** EXERCISE MATERIALS follows **

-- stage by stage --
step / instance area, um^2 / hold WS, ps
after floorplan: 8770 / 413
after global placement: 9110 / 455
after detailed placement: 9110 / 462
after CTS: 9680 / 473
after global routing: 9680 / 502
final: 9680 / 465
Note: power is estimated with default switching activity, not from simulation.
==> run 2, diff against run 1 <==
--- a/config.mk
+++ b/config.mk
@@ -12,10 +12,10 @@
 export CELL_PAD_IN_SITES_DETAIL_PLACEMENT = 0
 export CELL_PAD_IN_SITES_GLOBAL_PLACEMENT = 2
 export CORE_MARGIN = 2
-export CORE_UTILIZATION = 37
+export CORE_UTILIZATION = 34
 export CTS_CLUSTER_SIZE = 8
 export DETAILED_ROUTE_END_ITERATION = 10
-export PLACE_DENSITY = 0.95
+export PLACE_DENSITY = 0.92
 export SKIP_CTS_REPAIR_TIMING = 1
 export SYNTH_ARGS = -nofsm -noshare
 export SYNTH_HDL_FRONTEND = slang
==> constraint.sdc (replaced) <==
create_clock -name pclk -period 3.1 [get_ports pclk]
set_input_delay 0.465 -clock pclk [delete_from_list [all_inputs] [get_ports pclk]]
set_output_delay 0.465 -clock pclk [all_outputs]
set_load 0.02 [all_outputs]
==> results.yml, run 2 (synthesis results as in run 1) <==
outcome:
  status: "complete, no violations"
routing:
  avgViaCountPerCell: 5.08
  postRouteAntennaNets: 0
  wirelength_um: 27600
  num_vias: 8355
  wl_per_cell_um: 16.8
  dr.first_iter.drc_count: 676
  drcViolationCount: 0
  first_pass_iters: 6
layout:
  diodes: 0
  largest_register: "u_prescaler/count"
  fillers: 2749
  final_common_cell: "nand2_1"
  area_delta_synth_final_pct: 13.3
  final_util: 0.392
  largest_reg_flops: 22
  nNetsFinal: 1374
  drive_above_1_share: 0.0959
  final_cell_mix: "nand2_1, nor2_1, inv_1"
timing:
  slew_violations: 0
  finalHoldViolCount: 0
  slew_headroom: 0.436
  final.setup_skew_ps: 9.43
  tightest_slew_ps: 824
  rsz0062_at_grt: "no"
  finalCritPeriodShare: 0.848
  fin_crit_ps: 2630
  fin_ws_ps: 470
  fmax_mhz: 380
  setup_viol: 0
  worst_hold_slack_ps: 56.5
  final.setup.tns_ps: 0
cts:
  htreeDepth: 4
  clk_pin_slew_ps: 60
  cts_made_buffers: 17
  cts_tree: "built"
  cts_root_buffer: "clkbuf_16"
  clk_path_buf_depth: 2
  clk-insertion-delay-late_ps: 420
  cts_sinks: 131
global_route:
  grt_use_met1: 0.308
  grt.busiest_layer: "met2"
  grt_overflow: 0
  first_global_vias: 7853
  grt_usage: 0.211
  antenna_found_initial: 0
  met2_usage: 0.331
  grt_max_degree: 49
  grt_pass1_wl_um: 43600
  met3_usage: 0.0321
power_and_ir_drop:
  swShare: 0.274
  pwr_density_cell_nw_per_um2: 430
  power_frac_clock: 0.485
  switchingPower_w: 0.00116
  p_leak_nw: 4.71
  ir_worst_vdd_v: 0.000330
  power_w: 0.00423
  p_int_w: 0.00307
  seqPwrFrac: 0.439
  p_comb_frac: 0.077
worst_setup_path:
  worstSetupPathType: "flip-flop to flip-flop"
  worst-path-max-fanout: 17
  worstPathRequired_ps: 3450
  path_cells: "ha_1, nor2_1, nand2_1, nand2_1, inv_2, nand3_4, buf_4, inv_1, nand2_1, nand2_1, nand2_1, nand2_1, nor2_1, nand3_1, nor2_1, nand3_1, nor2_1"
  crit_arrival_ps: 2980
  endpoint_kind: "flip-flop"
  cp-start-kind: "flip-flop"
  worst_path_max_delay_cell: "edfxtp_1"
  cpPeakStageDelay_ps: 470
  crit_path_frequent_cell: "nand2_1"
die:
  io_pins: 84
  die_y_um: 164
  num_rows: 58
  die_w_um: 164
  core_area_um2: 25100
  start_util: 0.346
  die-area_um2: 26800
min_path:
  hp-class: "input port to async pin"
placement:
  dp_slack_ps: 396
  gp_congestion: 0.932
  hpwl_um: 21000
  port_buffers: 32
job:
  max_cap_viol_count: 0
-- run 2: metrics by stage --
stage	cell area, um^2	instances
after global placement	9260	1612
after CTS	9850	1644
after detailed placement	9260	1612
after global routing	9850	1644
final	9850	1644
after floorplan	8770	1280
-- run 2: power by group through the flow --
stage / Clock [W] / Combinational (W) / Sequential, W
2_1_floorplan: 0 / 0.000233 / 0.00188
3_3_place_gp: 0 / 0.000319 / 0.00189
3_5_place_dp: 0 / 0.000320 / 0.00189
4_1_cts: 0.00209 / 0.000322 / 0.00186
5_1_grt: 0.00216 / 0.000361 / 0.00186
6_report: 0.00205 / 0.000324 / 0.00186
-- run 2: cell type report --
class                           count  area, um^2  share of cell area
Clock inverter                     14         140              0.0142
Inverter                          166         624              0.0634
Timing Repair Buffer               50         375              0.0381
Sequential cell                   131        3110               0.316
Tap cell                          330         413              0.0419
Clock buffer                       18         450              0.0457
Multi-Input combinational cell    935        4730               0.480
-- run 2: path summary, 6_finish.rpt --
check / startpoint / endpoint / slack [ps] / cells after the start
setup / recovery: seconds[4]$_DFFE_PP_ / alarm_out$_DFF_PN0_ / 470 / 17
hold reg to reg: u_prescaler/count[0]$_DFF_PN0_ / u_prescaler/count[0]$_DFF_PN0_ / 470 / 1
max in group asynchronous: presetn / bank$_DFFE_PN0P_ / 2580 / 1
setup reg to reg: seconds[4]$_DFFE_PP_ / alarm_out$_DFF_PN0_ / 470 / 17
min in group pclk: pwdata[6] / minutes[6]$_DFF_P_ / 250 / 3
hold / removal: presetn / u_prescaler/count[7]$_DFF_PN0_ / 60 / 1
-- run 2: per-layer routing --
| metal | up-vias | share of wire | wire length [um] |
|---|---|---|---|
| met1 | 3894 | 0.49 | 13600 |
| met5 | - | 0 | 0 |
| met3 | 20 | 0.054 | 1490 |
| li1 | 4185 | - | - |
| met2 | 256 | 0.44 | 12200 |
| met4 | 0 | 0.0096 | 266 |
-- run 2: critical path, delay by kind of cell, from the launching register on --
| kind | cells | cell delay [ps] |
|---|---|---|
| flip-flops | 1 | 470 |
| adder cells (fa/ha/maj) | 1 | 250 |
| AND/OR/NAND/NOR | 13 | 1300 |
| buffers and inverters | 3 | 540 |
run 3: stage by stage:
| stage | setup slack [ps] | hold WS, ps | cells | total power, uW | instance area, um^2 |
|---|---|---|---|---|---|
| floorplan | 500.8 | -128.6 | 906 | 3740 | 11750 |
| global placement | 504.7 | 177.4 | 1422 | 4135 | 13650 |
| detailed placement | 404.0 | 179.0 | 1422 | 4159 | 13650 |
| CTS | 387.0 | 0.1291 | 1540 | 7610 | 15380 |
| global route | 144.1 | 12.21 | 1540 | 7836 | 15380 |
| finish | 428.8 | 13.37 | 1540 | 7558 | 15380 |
**config.mk**
```make
export PLATFORM = sky130hd
export DESIGN_NAME = tmf_irq_flags
export DESIGN_NICKNAME = d
export VERILOG_FILES = /design/src/logic/tmf_pkg.sv /design/src/logic/tmf_irq_flags.sv
export VERILOG_INCLUDE_DIRS = /design/src /design/src/logic
export SDC_FILE = /design/constraint.sdc
export NUM_CORES = 1
export LEC_CHECK = 0
export BUFFER_PORTS_ARGS = -buffer_cell sky130_fd_sc_hd__buf_2
export CAP_MARGIN = 10
export CORE_ASPECT_RATIO = 2
export CORE_MARGIN = 4
export CORE_UTILIZATION = 25
export DETAILED_ROUTE_END_ITERATION = 16
export GPL_ROUTABILITY_DRIVEN = 1
export PLACE_DENSITY_LB_ADDON = 0.12
export REMOVE_ABC_BUFFERS = 1
export SLEW_MARGIN = 20
export SYNTH_ARGS = -nofsm -noshare
export SYNTH_HDL_FRONTEND = slang
export SYNTH_SLANG_ARGS = --single-unit
```
**constraint.sdc**
```tcl
create_clock -name clk -period 2.9 [get_ports clk]
set_input_delay 0.29 -clock clk [delete_from_list [all_inputs] [get_ports clk]]
set_output_delay 0.29 -clock clk [all_outputs]
set_load 0.01 [all_outputs]
```
**src/logic/tmf_params.svh**
```systemverilog
// Offsets, bit positions and reset values of the timer mask/flag registers
`ifndef TMF_PARAMS_SVH
`define TMF_PARAMS_SVH
`define TMF_IO_FLAGS 8'h36
`define TMF_IO_MASK 8'h37
`define TMF_IO_TO_DATA 8'h20
`define TMF_ADDR_FLAGS 8'h56
`define TMF_ADDR_MASK 8'h57
`define TMF_ADDR_XFLAGS 8'h7c
`define TMF_ADDR_XMASK 8'h7d
`define TMF_RESET_VAL 8'h00
`define TMF_BIT_CAP 5
`define TMF_BIT_CMP_A 4
`define TMF_BIT_CMP_B 3
`define TMF_BIT_OVF 2
`define TMF_BIT_T3_CMP_C 1
`define TMF_BIT_T1_CMP_C 0
`define TMF_T1_USED 8'h3c
`define TMF_X_USED 8'h3f
`endif

```
**src/logic/tmf_pkg.sv**
```systemverilog
// Types shared by the timer mask/flag logic
package tmf_pkg;
	// Raw event strobes from one 16-bit timer, same clock
	typedef struct packed {
		logic tick;
		logic capture;
		logic capture_is_top;
		logic top_hit;
		logic cmp_a;
		logic cmp_b;
		logic cmp_c;
		logic overflow;
		logic force_a;
		logic force_b;
		logic force_c;
	} tmf_evt_t;
	// Processor I/O access
	typedef struct packed {
		logic [7:0] addr;
		logic wr;
		logic [7:0] wdata;
	} tmf_io_t;
endpackage

```
**src/logic/tmf_irq_flags.sv**
```systemverilog
// Interrupt mask and flag logic for timers 1 and 3
`timescale 1ns/1ps
`include "tmf_params.svh"
// What this block does
// - Request needs enable, global enable, and flag
// - Primary mask holds timer 1 enables
// - Extended mask holds timer 3, t1 compare C
// - Extended mask unavailable in legacy mode
// - Extended flags hold timer 3, t1 compare C
// - Capture pin event sets capture flag
// - Capture-as-top reaching top sets capture flag
// - Compare flag set on the tick of the match
// - Forced compare never sets compare flag
// - Overflow strobe sets overflow flag
// - Vector execution clears its flag
// - Writing one clears a flag
// - Primary flags at I/O 0x36, data 0x56
// - Primary mask at I/O 0x37, resets zero
module tmf_irq_flags (
	// Clock and reset
	input wire logic clk,
	input wire logic reset_n,
	// Processor data-space register access
	input wire tmf_pkg::tmf_io_t io,
	output logic [7:0] io_rdata,
	// Core state
	input wire logic global_ie,
	input wire logic legacy_mode,
	input wire logic [7:0] vec_ack_main,
	input wire logic [7:0] vec_ack_ext,
	// Timer event strobes
	input wire tmf_pkg::tmf_evt_t t1_evt,
	input wire tmf_pkg::tmf_evt_t t3_evt,
	// Interrupt requests, laid out like the flag registers
	output logic [7:0] irq_main,
	output logic [7:0] irq_ext
);
	logic [7:0] mask_q;
	logic [7:0] xmask_q;
	logic [7:0] flags_q;
	logic [7:0] xflags_q;
	logic [7:0] set_main;
	logic [7:0] set_ext;
	logic [7:0] clr_main;
	logic [7:0] clr_ext;
	logic wr_mask;
	logic wr_xmask;
	logic wr_flags;
	logic wr_xflags;

	// Address decode; core adds the I/O offset itself
	assign wr_mask = io.wr && io.addr == `TMF_ADDR_MASK;
	assign wr_flags = io.wr && io.addr == `TMF_ADDR_FLAGS;
	assign wr_xmask = io.wr && io.addr == `TMF_ADDR_XMASK && !legacy_mode;
	assign wr_xflags = io.wr && io.addr == `TMF_ADDR_XFLAGS;

	// Hardware sets, only on a timer tick; a compare match sets its flag on the tick it comes with
	always_comb
	begin
		set_main = 8'h00;
		set_ext = 8'h00;
		set_main[`TMF_BIT_CAP] = t1_evt.tick && (t1_evt.capture ||
			(t1_evt.capture_is_top && t1_evt.top_hit));
		set_main[`TMF_BIT_CMP_A] = t1_evt.tick && t1_evt.cmp_a;
		set_main[`TMF_BIT_CMP_B] = t1_evt.tick && t1_evt.cmp_b;
		set_main[`TMF_BIT_OVF] = t1_evt.tick && t1_evt.overflow;
		set_ext[`TMF_BIT_CAP] = t3_evt.tick && (t3_evt.capture ||
			(t3_evt.capture_is_top && t3_evt.top_hit));
		set_ext[`TMF_BIT_CMP_A] = t3_evt.tick && t3_evt.cmp_a;
		set_ext[`TMF_BIT_CMP_B] = t3_evt.tick && t3_evt.cmp_b;
		set_ext[`TMF_BIT_OVF] = t3_evt.tick && t3_evt.overflow;
		set_ext[`TMF_BIT_T3_CMP_C] = t3_evt.tick && t3_evt.cmp_c;
		set_ext[`TMF_BIT_T1_CMP_C] = t1_evt.tick && t1_evt.cmp_c;
	end

	// Clears from vector execution and write-one; zero bits do nothing
	assign clr_main = (vec_ack_main | (wr_flags ? io.wdata : 8'h00))
		& `TMF_T1_USED;
	assign clr_ext = (vec_ack_ext | (wr_xflags ? io.wdata : 8'h00))
		& `TMF_X_USED;

	// Mask registers; other timers' bits are not held here
	always_ff @(posedge clk)
	begin
		if (!reset_n)
		begin
			mask_q <= `TMF_RESET_VAL;
			xmask_q <= `TMF_RESET_VAL;
		end
		else
		begin
			if (wr_mask)
				mask_q <= io.wdata & `TMF_T1_USED;
			if (wr_xmask)
				xmask_q <= io.wdata & `TMF_X_USED;
		end
	end

	// Flags: set wins over a clear in the same cycle
	always_ff @(posedge clk)
	begin
		if (!reset_n)
		begin
			flags_q <= `TMF_RESET_VAL;
			xflags_q <= `TMF_RESET_VAL;
		end
		else
		begin
			flags_q <= (flags_q & ~clr_main) | set_main;
			xflags_q <= (xflags_q & ~clr_ext) | set_ext;
		end
	end

	// Read mux; legacy mode hides the extended mask
	always_ff @(posedge clk)
	begin
		if (!reset_n)
			io_rdata <= 8'h00;
		else
		begin
			unique case (io.addr)
				`TMF_ADDR_MASK: io_rdata <= mask_q;
				`TMF_ADDR_FLAGS: io_rdata <= flags_q;
				`TMF_ADDR_XMASK: io_rdata <= legacy_mode ? 8'h00 : xmask_q;
				`TMF_ADDR_XFLAGS: io_rdata <= xflags_q;
				default: io_rdata <= 8'h00;
			endcase
		end
	end

	// Requests are combinational so an ack drops them next cycle
	assign irq_main = global_ie ? (mask_q & flags_q) : 8'h00;
	assign irq_ext = (global_ie && !legacy_mode) ? (xmask_q & xflags_q) : 8'h00;

	// Checks
	a_irq_gating: assert property (@(posedge clk) disable iff (!reset_n)
		(irq_main != 8'h00) |-> (global_ie && (irq_main & ~(mask_q & flags_q)) == 8'h00))
		else $error("timer request without enable or flag");
	a_cmp_sets_flag: assert property (@(posedge clk) disable iff (!reset_n)
		(t1_evt.tick && t1_evt.cmp_a) |=> flags_q[`TMF_BIT_CMP_A])
		else $error("compare A match did not set flag");
	a_force_no_flag: assert property (@(posedge clk) disable iff (!reset_n)
		(t1_evt.force_b && !(t1_evt.tick && t1_evt.cmp_b) && !flags_q[`TMF_BIT_CMP_B])
		|=> !flags_q[`TMF_BIT_CMP_B])
		else $error("forced compare set flag");
	a_cap_top_sets: assert property (@(posedge clk) disable iff (!reset_n)
		(t3_evt.tick && t3_evt.capture_is_top && t3_evt.top_hit) |=> xflags_q[`TMF_BIT_CAP])
		else $error("top reach did not set capture flag");
	a_ack_clears: assert property (@(posedge clk) disable iff (!reset_n)
		(vec_ack_ext != 8'h00)
		|=> (xflags_q & $past(vec_ack_ext) & ~$past(set_ext)) == 8'h00)
		else $error("vector execution did not clear extended flag");
	a_ack_clears_main: assert property (@(posedge clk) disable iff (!reset_n)
		(vec_ack_main != 8'h00)
		|=> (flags_q & $past(vec_ack_main) & ~$past(set_main)) == 8'h00)
		else $error("vector execution did not clear flag");
	a_w1c_clears: assert property (@(posedge clk) disable iff (!reset_n)
		(wr_flags && io.wdata[`TMF_BIT_CAP] && !set_main[`TMF_BIT_CAP])
		|=> !flags_q[`TMF_BIT_CAP])
		else $error("write one did not clear capture flag");
	a_zero_keeps: assert property (@(posedge clk) disable iff (!reset_n)
		(wr_xflags && vec_ack_ext == 8'h00)
		|=> ((xflags_q ^ $past(xflags_q)) & ~$past(io.wdata) & ~$past(set_ext)) == 8'h00)
		else $error("zero write changed a flag");
	a_set_beats_clr: assert property (@(posedge clk) disable iff (!reset_n)
		((set_main & clr_main) != 8'h00)
		|=> (flags_q & $past(set_main)) == $past(set_main))
		else $error("clear beat a same-cycle set");

	// Legacy mode: extended mask reads zero and ignores writes
	a_legacy_hides: assert property (@(posedge clk) disable iff (!reset_n)
		(legacy_mode && io.addr == `TMF_ADDR_XMASK) |=> io_rdata == 8'h00)
		else $error("extended mask visible in legacy mode");
	a_legacy_no_write: assert property (@(posedge clk) disable iff (!reset_n)
		(legacy_mode && io.wr && io.addr == `TMF_ADDR_XMASK) |=> xmask_q == $past(xmask_q))
		else $error("extended mask written in legacy mode");

	// Register writes and reads; unused bits never hold a one
	a_mask_write: assert property (@(posedge clk) disable iff (!reset_n)
		wr_mask |=> mask_q == ($past(io.wdata) & `TMF_T1_USED))
		else $error("mask write lost");
	a_xmask_write: assert property (@(posedge clk) disable iff (!reset_n)
		wr_xmask |=> xmask_q == ($past(io.wdata) & `TMF_X_USED))
		else $error("extended mask write lost");
	a_unused_zero: assert property (@(posedge clk) disable iff (!reset_n)
		((flags_q | mask_q) & ~`TMF_T1_USED) == 8'h00 &&
		((xflags_q | xmask_q) & ~`TMF_X_USED) == 8'h00)
		else $error("unused register bit set");
	a_read_flags: assert property (@(posedge clk) disable iff (!reset_n)
		(io.addr == `TMF_ADDR_FLAGS) |=> io_rdata == $past(flags_q))
		else $error("flag register read wrong");
	a_read_xflags: assert property (@(posedge clk) disable iff (!reset_n)
		(io.addr == `TMF_ADDR_XFLAGS) |=> io_rdata == $past(xflags_q))
		else $error("extended flag register read wrong");

	// Request outputs of both groups
	a_irq_ext_gating: assert property (@(posedge clk) disable iff (!reset_n)
		(irq_ext != 8'h00) |-> (global_ie && !legacy_mode &&
		(irq_ext & ~(xmask_q & xflags_q)) == 8'h00))
		else $error("extended request without enable or flag");
	a_irq_raised: assert property (@(posedge clk) disable iff (!reset_n)
		(global_ie && !legacy_mode) |-> (irq_main == (mask_q & flags_q) &&
		irq_ext == (xmask_q & xflags_q)))
		else $error("pending enabled request not raised");

	// Event strobes that must leave their flag set, or must not
	a_cap_pin_sets: assert property (@(posedge clk) disable iff (!reset_n)
		(t1_evt.tick && t1_evt.capture) |=> flags_q[`TMF_BIT_CAP])
		else $error("capture event did not set flag");
	a_ovf_sets: assert property (@(posedge clk) disable iff (!reset_n)
		(t3_evt.tick && t3_evt.overflow) |=> xflags_q[`TMF_BIT_OVF])
		else $error("overflow did not set flag");
	a_t1_cmp_c_sets: assert property (@(posedge clk) disable iff (!reset_n)
		(t1_evt.tick && t1_evt.cmp_c) |=> xflags_q[`TMF_BIT_T1_CMP_C])
		else $error("timer 1 compare C did not set flag");
	a_no_tick_no_set: assert property (@(posedge clk) disable iff (!reset_n)
		(!t1_evt.tick && !flags_q[`TMF_BIT_CMP_A]) |=> !flags_q[`TMF_BIT_CMP_A])
		else $error("compare flag set without a tick");
	a_force_c_no_flag: assert property (@(posedge clk) disable iff (!reset_n)
		(t3_evt.force_c && !(t3_evt.tick && t3_evt.cmp_c) && !xflags_q[`TMF_BIT_T3_CMP_C])
		|=> !xflags_q[`TMF_BIT_T3_CMP_C])
		else $error("forced compare C set flag");
endmodule

```
==> implementation parameters <==
Parameter                              Value

Run status
  Outcome    finished, final reports clean

Placement
  Final estimated routing congestion in global placement    0.809
  Hpwl dp    4.05 mm
  Placed cell count    approximately 280
  Placed instance area    1770 um^2
  Port-buffer cells    60

Floorplanning
  Die Footprint    7330 um^2
  Die Y-Extent    between 100 and 150 um
  Number of cell rows    39
  Area of the core    5760 um^2
  Io pins    83
  Die span in x    62.6 um
  Starting utilization of the core area    approximately a quarter

Global routing
  Via count of the first global-routing pass    1586
  Overall global routing resource usage    between 10% and 20%
  Wire length of the first global-routing pass    8.08 mm
  Pin count of the biggest net entering global routing    23
  Number of antenna violations at the first check in global routing    0
  Total overflow reported by the global router    0

Final layout
  Sequential Area    520 um^2
  Non-filler cells in the finished layout    between 200 and 300
  NumNets Final    approximately 290
  Fill count    around 660
  Layout cell share with drive strength beyond 1    around 33%
  Antenna Diode Count    0
  Area of the multi-input gates    851 um^2
  Final Core Density    around a third
  Post-synthesis to final-layout area growth    24.6%
  Post-layout instance area    1860 um^2

STA
  Final worst path period share    47.7%
  Final count of negative-setup-slack endpoints    0
  Setup Skew    4.63 ps
  Setup TNS    0 ps
  Fmax    722 MHz
  Final Max Slew Viols    0
  Relative max-transition margin    between 60 and 70%
  Pin slew with the least headroom to its limit    about 560 ps
  RSZ-0062 raised after global routing    false
  Final Hold Slack    ~220 ps
  Tmin final    1380 ps
  Count of final hold-check violations    0

Synthesis
  Share of Yosys cell area claimed by the top area cell type    between 30% and 40%
  Warnings from Yosys    0
  Cells after synthesis    ~170
  Dominant cells by area after synthesis    dfxtp_1, nand4_1, a32o_1
  Sequential share of the synthesized area    35.0%
  Number of enable flip-flop cells after synthesis    0
  Cell taking the most area after synthesis    dfxtp_1
  Count of state elements after synthesis    26
  Primary FF master, synth    dfxtp_1
  Syn avg cell area    8.56 um^2
  Fraction of synthesis flops using an asynchronous set or reset pin    0%
  Post-synth design cell area    between 1000 and 1500 um^2
  Distinct cell type count after synthesis    31

Critical path
  Worst EP arrival    between 1500 and 2000 ps
  Largest stage delay on the critical path    500 ps
  Worst-path cell with the longest stage delay    and3b_1
  Type of the worst setup path    primary input to flop
  Data required, critical path    3080 ps
  Cells along the critical path    buf_2 -> and3b_1 -> o2111ai_1 -> a31oi_1
  Worst-path maximum fanout    13
  Worst path buffer plus inverter count    1
  Kind of end point of the critical path    flop
  Top Family by Delay on Critical Path    compound AO/OA/AOI/OAI gates
  Startpoint types    primary input

CTS
  Clock buffer depth    2
  Resize count post-CTS    0
  Number of buffers inserted by post-CTS setup repair    0
  Cts-stage hold buffer count    0
  Clock-pin slew reported for the worst setup and hold paths after clock tree synthesis    60 ps
  Number of clock buffers inserted by TritonCTS    3
  Number of clock sinks    26
  CTS root buf    clkbuf_16
  Number of H-tree levels    1
  Source-to-sink clock delay at the later pin of the worst-skew pair    260 ps
  CTS tree    yes

Power
  Leakage component of the power    0.783 nW
  Largest vdd supply drop    between 200 and 250 uV
  Switching fraction of total power    24.3%
  Combinational cell fraction of total power    between 10 and 15%
  Total power divided by cell area    roughly 440 nW/um^2
  Clock power share    41.6%
  Switching Power    0.198 mW
  Cell-internal power    just over 0.6 mW
  Portion of total power attributed to sequential cells    45.8%

Routing
  Routed via count    between 1500 and 2000
  Detailed Routing Iterations Pass 1    4
  Routed length per placed instance    between 15 and 20 um
  Initial DRC count    85
  Vias per std cell    5.50
  Antenna-violating nets left    0
  Remaining routing DRC violations    0
  Post-Route WL    slightly above 5 mm

Flow run
  Number of max-cap violations    0

Hold path
  Worst hold path type    primary input to flop
$ cat src/rtl/irq_seq_defs.svh
// Register offsets, field positions, reset values and sequence counts of the interrupt sequencer.
`ifndef IRQ_SEQ_DEFS_SVH
`define IRQ_SEQ_DEFS_SVH

// ==========================================================================
// Register byte offsets
`define OFS_PIN_CTRL  8'h00
`define OFS_LV_CTRL   8'h04
`define OFS_SRC_EN    8'h08
`define OFS_SRC_FLAG  8'h0c
`define OFS_CCR       8'h10
`define OFS_STATUS    8'h14

// ==========================================================================
// Field positions
`define PIN_EN_BIT    0
`define PIN_MODE_BIT  1
`define PIN_PDD_BIT   2
`define PIN_IE_BIT    3
`define PIN_FLAG_BIT  4
`define PIN_ACK_BIT   5
`define PIN_LVL_BIT   6
`define LV_DE_BIT     0
`define LV_IE_BIT     1
`define LV_RE_BIT     2
`define LV_FLAG_BIT   3
`define LV_ACK_BIT    4
`define LV_WARN_BIT   5
`define CCR_I_BIT     3

// ==========================================================================
// Reset values
`define CCR_RST       8'h08
`define SRC_EN_RST    4'h0
`define CTRL_RST      4'h0

// ==========================================================================
// Vectors and sequence counts
`define VEC_SWI       16'hfffc
`define VEC_SRC_TOP   16'hfffa
`define PUSH_LAST     3'h4
`define VEC_LAST      3'h2
`define FILL_LAST     3'h3
`define POP_LAST      3'h5
`define FILL_OFS      16'h0003

`endif

$ cat src/rtl/irq_seq_pkg.sv
// Types shared by the interrupt sequencer and its surroundings.
package irq_seq_pkg;

	// ======================================================================
	// Sequencer states
	typedef enum logic [2:0] {
		ST_IDLE = 3'h0,
		ST_PUSH = 3'h1,
		ST_VEC  = 3'h3,
		ST_FILL = 3'h2,
		ST_POP  = 3'h6
	} seq_state_t;

	// ======================================================================
	// Carriers
	typedef struct packed {
		logic [15:0] pc;
		logic [15:0] sp;
		logic [7:0]  x;
		logic [7:0]  a;
	} core_regs_t;

	typedef struct packed {
		logic        req;
		logic        we;
		logic [15:0] addr;
		logic [7:0]  wdata;
	} mem_req_t;

endpackage : irq_seq_pkg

** End of EXERCISE MATERIALS **

The answer should consist solely of the lines from the first line above through the one with "final.setup_skew_ps: 9.43", both included, repeated exactly.

> _RESPONSE BOX_:
-- stage by stage --
step / instance area, um^2 / hold WS, ps
after floorplan: 8770 / 413
after global placement: 9110 / 455
after detailed placement: 9110 / 462
after CTS: 9680 / 473
after global routing: 9680 / 502
final: 9680 / 465
Note: power is estimated with default switching activity, not from simulation.
==> run 2, diff against run 1 <==
--- a/config.mk
+++ b/config.mk
@@ -12,10 +12,10 @@
 export CELL_PAD_IN_SITES_DETAIL_PLACEMENT = 0
 export CELL_PAD_IN_SITES_GLOBAL_PLACEMENT = 2
 export CORE_MARGIN = 2
-export CORE_UTILIZATION = 37
+export CORE_UTILIZATION = 34
 export CTS_CLUSTER_SIZE = 8
 export DETAILED_ROUTE_END_ITERATION = 10
-export PLACE_DENSITY = 0.95
+export PLACE_DENSITY = 0.92
 export SKIP_CTS_REPAIR_TIMING = 1
 export SYNTH_ARGS = -nofsm -noshare
 export SYNTH_HDL_FRONTEND = slang
==> constraint.sdc (replaced) <==
create_clock -name pclk -period 3.1 [get_ports pclk]
set_input_delay 0.465 -clock pclk [delete_from_list [all_inputs] [get_ports pclk]]
set_output_delay 0.465 -clock pclk [all_outputs]
set_load 0.02 [all_outputs]
==> results.yml, run 2 (synthesis results as in run 1) <==
outcome:
  status: "complete, no violations"
routing:
  avgViaCountPerCell: 5.08
  postRouteAntennaNets: 0
  wirelength_um: 27600
  num_vias: 8355
  wl_per_cell_um: 16.8
  dr.first_iter.drc_count: 676
  drcViolationCount: 0
  first_pass_iters: 6
layout:
  diodes: 0
  largest_register: "u_prescaler/count"
  fillers: 2749
  final_common_cell: "nand2_1"
  area_delta_synth_final_pct: 13.3
  final_util: 0.392
  largest_reg_flops: 22
  nNetsFinal: 1374
  drive_above_1_share: 0.0959
  final_cell_mix: "nand2_1, nor2_1, inv_1"
timing:
  slew_violations: 0
  finalHoldViolCount: 0
  slew_headroom: 0.436
  final.setup_skew_ps: 9.43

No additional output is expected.